Write out the entries again exactly as they are given.
--- Information shown Enclosed Below ---
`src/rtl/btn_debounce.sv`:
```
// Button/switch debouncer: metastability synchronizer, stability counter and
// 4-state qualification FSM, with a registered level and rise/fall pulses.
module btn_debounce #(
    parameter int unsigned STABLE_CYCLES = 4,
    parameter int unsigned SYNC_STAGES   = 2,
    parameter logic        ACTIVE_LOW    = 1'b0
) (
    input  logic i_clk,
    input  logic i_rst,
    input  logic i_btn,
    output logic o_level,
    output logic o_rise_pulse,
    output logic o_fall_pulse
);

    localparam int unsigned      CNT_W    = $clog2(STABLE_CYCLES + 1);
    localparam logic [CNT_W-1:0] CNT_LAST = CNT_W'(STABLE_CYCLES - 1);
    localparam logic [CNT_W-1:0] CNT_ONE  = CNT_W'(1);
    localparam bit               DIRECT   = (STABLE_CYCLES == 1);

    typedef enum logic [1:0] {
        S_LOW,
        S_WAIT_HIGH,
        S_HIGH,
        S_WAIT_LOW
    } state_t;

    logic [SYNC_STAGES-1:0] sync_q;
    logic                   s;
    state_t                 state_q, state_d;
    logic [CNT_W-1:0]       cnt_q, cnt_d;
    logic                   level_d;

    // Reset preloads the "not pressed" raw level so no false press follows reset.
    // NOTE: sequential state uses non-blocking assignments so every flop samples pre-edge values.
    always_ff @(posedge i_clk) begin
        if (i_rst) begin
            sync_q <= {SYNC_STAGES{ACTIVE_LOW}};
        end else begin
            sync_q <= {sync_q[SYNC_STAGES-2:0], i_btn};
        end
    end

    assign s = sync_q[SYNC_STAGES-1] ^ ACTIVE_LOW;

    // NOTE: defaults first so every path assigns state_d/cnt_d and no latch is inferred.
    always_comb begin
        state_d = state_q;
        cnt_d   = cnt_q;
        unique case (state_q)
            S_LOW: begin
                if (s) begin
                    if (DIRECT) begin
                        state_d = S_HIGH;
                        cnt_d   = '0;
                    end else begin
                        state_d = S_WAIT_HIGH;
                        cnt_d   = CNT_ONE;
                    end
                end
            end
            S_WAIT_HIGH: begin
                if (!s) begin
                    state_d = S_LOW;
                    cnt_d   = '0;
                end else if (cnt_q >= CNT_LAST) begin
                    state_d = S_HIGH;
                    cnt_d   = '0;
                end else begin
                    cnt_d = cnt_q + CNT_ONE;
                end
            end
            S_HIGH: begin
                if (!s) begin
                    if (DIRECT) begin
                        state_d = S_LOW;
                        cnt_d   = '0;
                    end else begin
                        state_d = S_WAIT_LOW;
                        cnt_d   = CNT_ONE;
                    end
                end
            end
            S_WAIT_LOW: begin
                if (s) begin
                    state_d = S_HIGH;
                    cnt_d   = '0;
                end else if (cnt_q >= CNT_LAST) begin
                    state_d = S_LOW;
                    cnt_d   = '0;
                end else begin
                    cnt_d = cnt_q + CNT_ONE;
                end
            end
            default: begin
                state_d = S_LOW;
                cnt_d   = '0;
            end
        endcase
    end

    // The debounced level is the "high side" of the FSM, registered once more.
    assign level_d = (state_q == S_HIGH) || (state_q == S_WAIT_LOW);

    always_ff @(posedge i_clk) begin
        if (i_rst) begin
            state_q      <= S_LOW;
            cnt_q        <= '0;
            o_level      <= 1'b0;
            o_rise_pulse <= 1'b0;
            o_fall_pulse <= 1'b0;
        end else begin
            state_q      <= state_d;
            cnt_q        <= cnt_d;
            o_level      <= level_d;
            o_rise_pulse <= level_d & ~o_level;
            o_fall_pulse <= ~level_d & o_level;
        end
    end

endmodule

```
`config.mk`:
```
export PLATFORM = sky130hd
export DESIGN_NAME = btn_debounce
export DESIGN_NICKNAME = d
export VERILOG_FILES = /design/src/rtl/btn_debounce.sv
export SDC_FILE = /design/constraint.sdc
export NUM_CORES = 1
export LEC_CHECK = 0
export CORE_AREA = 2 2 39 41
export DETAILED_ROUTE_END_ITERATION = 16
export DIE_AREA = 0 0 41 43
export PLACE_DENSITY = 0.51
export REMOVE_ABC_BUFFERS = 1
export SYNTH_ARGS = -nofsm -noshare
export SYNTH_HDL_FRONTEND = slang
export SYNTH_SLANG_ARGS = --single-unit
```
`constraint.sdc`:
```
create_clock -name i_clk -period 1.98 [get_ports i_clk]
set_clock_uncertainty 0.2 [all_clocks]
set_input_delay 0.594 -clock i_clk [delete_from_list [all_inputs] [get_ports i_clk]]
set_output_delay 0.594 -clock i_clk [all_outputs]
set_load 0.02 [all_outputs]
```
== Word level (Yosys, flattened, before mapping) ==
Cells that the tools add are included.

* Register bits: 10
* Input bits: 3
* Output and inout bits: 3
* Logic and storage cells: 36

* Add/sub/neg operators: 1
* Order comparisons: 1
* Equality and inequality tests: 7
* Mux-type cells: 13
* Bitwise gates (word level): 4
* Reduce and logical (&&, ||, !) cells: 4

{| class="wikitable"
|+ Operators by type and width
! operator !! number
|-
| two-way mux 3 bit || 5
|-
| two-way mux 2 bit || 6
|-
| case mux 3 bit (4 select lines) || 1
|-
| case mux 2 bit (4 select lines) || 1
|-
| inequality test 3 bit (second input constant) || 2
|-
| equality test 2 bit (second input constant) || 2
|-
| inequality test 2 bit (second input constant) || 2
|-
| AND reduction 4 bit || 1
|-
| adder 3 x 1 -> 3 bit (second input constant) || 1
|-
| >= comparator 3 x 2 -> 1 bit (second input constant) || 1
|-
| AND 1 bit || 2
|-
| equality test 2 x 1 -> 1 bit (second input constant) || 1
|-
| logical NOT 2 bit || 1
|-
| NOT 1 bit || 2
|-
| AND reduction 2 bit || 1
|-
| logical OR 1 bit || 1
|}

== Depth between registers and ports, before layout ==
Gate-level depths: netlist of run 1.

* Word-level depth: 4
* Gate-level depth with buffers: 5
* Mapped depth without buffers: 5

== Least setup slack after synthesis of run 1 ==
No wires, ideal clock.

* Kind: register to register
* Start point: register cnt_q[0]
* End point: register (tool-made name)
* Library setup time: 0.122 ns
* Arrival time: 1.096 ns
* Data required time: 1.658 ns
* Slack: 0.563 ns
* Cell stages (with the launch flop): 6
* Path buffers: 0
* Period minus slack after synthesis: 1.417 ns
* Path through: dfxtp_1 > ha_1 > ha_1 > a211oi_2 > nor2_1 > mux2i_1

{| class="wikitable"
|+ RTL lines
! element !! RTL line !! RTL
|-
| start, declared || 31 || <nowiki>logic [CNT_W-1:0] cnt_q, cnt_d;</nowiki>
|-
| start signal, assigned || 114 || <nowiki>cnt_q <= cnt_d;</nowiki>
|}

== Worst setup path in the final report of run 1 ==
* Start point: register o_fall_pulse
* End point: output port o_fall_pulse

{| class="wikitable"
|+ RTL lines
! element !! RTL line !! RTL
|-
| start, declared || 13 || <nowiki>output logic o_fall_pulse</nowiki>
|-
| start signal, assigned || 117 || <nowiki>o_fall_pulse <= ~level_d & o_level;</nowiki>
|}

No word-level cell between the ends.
--- End of Enclosed Information shown ---
Reply:
`src/rtl/btn_debounce.sv`:
```
// Button/switch debouncer: metastability synchronizer, stability counter and
// 4-state qualification FSM, with a registered level and rise/fall pulses.
module btn_debounce #(
    parameter int unsigned STABLE_CYCLES = 4,
    parameter int unsigned SYNC_STAGES   = 2,
    parameter logic        ACTIVE_LOW    = 1'b0
) (
    input  logic i_clk,
    input  logic i_rst,
    input  logic i_btn,
    output logic o_level,
    output logic o_rise_pulse,
    output logic o_fall_pulse
);

    localparam int unsigned      CNT_W    = $clog2(STABLE_CYCLES + 1);
    localparam logic [CNT_W-1:0] CNT_LAST = CNT_W'(STABLE_CYCLES - 1);
    localparam logic [CNT_W-1:0] CNT_ONE  = CNT_W'(1);
    localparam bit               DIRECT   = (STABLE_CYCLES == 1);

    typedef enum logic [1:0] {
        S_LOW,
        S_WAIT_HIGH,
        S_HIGH,
        S_WAIT_LOW
    } state_t;

    logic [SYNC_STAGES-1:0] sync_q;
    logic                   s;
    state_t                 state_q, state_d;
    logic [CNT_W-1:0]       cnt_q, cnt_d;
    logic                   level_d;

    // Reset preloads the "not pressed" raw level so no false press follows reset.
    // NOTE: sequential state uses non-blocking assignments so every flop samples pre-edge values.
    always_ff @(posedge i_clk) begin
        if (i_rst) begin
            sync_q <= {SYNC_STAGES{ACTIVE_LOW}};
        end else begin
            sync_q <= {sync_q[SYNC_STAGES-2:0], i_btn};
        end
    end

    assign s = sync_q[SYNC_STAGES-1] ^ ACTIVE_LOW;

    // NOTE: defaults first so every path assigns state_d/cnt_d and no latch is inferred.
    always_comb begin
        state_d = state_q;
        cnt_d   = cnt_q;
        unique case (state_q)
            S_LOW: begin
                if (s) begin
                    if (DIRECT) begin
                        state_d = S_HIGH;
                        cnt_d   = '0;
                    end else begin
                        state_d = S_WAIT_HIGH;
                        cnt_d   = CNT_ONE;
                    end
                end
            end
            S_WAIT_HIGH: begin
                if (!s) begin
                    state_d = S_LOW;
                    cnt_d   = '0;
                end else if (cnt_q >= CNT_LAST) begin
                    state_d = S_HIGH;
                    cnt_d   = '0;
                end else begin
                    cnt_d = cnt_q + CNT_ONE;
                end
            end
            S_HIGH: begin
                if (!s) begin
                    if (DIRECT) begin
                        state_d = S_LOW;
                        cnt_d   = '0;
                    end else begin
                        state_d = S_WAIT_LOW;
                        cnt_d   = CNT_ONE;
                    end
                end
            end
            S_WAIT_LOW: begin
                if (s) begin
                    state_d = S_HIGH;
                    cnt_d   = '0;
                end else if (cnt_q >= CNT_LAST) begin
                    state_d = S_LOW;
                    cnt_d   = '0;
                end else begin
                    cnt_d = cnt_q + CNT_ONE;
                end
            end
            default: begin
                state_d = S_LOW;
                cnt_d   = '0;
            end
        endcase
    end

    // The debounced level is the "high side" of the FSM, registered once more.
    assign level_d = (state_q == S_HIGH) || (state_q == S_WAIT_LOW);

    always_ff @(posedge i_clk) begin
        if (i_rst) begin
            state_q      <= S_LOW;
            cnt_q        <= '0;
            o_level      <= 1'b0;
            o_rise_pulse <= 1'b0;
            o_fall_pulse <= 1'b0;
        end else begin
            state_q      <= state_d;
            cnt_q        <= cnt_d;
            o_level      <= level_d;
            o_rise_pulse <= level_d & ~o_level;
            o_fall_pulse <= ~level_d & o_level;
        end
    end

endmodule

```
`config.mk`:
```
export PLATFORM = sky130hd
export DESIGN_NAME = btn_debounce
export DESIGN_NICKNAME = d
export VERILOG_FILES = /design/src/rtl/btn_debounce.sv
export SDC_FILE = /design/constraint.sdc
export NUM_CORES = 1
export LEC_CHECK = 0
export CORE_AREA = 2 2 39 41
export DETAILED_ROUTE_END_ITERATION = 16
export DIE_AREA = 0 0 41 43
export PLACE_DENSITY = 0.51
export REMOVE_ABC_BUFFERS = 1
export SYNTH_ARGS = -nofsm -noshare
export SYNTH_HDL_FRONTEND = slang
export SYNTH_SLANG_ARGS = --single-unit
```
`constraint.sdc`:
```
create_clock -name i_clk -period 1.98 [get_ports i_clk]
set_clock_uncertainty 0.2 [all_clocks]
set_input_delay 0.594 -clock i_clk [delete_from_list [all_inputs] [get_ports i_clk]]
set_output_delay 0.594 -clock i_clk [all_outputs]
set_load 0.02 [all_outputs]
```
== Word level (Yosys, flattened, before mapping) ==
Cells that the tools add are included.

* Register bits: 10
* Input bits: 3
* Output and inout bits: 3
* Logic and storage cells: 36

* Add/sub/neg operators: 1
* Order comparisons: 1
* Equality and inequality tests: 7
* Mux-type cells: 13
* Bitwise gates (word level): 4
* Reduce and logical (&&, ||, !) cells: 4

{| class="wikitable"
|+ Operators by type and width
! operator !! number
|-
| two-way mux 3 bit || 5
|-
| two-way mux 2 bit || 6
|-
| case mux 3 bit (4 select lines) || 1
|-
| case mux 2 bit (4 select lines) || 1
|-
| inequality test 3 bit (second input constant) || 2
|-
| equality test 2 bit (second input constant) || 2
|-
| inequality test 2 bit (second input constant) || 2
|-
| AND reduction 4 bit || 1
|-
| adder 3 x 1 -> 3 bit (second input constant) || 1
|-
| >= comparator 3 x 2 -> 1 bit (second input constant) || 1
|-
| AND 1 bit || 2
|-
| equality test 2 x 1 -> 1 bit (second input constant) || 1
|-
| logical NOT 2 bit || 1
|-
| NOT 1 bit || 2
|-
| AND reduction 2 bit || 1
|-
| logical OR 1 bit || 1
|}

== Depth between registers and ports, before layout ==
Gate-level depths: netlist of run 1.

* Word-level depth: 4
* Gate-level depth with buffers: 5
* Mapped depth without buffers: 5

== Least setup slack after synthesis of run 1 ==
No wires, ideal clock.

* Kind: register to register
* Start point: register cnt_q[0]
* End point: register (tool-made name)
* Library setup time: 0.122 ns
* Arrival time: 1.096 ns
* Data required time: 1.658 ns
* Slack: 0.563 ns
* Cell stages (with the launch flop): 6
* Path buffers: 0
* Period minus slack after synthesis: 1.417 ns
* Path through: dfxtp_1 > ha_1 > ha_1 > a211oi_2 > nor2_1 > mux2i_1

{| class="wikitable"
|+ RTL lines
! element !! RTL line !! RTL
|-
| start, declared || 31 || <nowiki>logic [CNT_W-1:0] cnt_q, cnt_d;</nowiki>
|-
| start signal, assigned || 114 || <nowiki>cnt_q <= cnt_d;</nowiki>
|}

== Worst setup path in the final report of run 1 ==
* Start point: register o_fall_pulse
* End point: output port o_fall_pulse

{| class="wikitable"
|+ RTL lines
! element !! RTL line !! RTL
|-
| start, declared || 13 || <nowiki>output logic o_fall_pulse</nowiki>
|-
| start signal, assigned || 117 || <nowiki>o_fall_pulse <= ~level_d & o_level;</nowiki>
|}

No word-level cell between the ends.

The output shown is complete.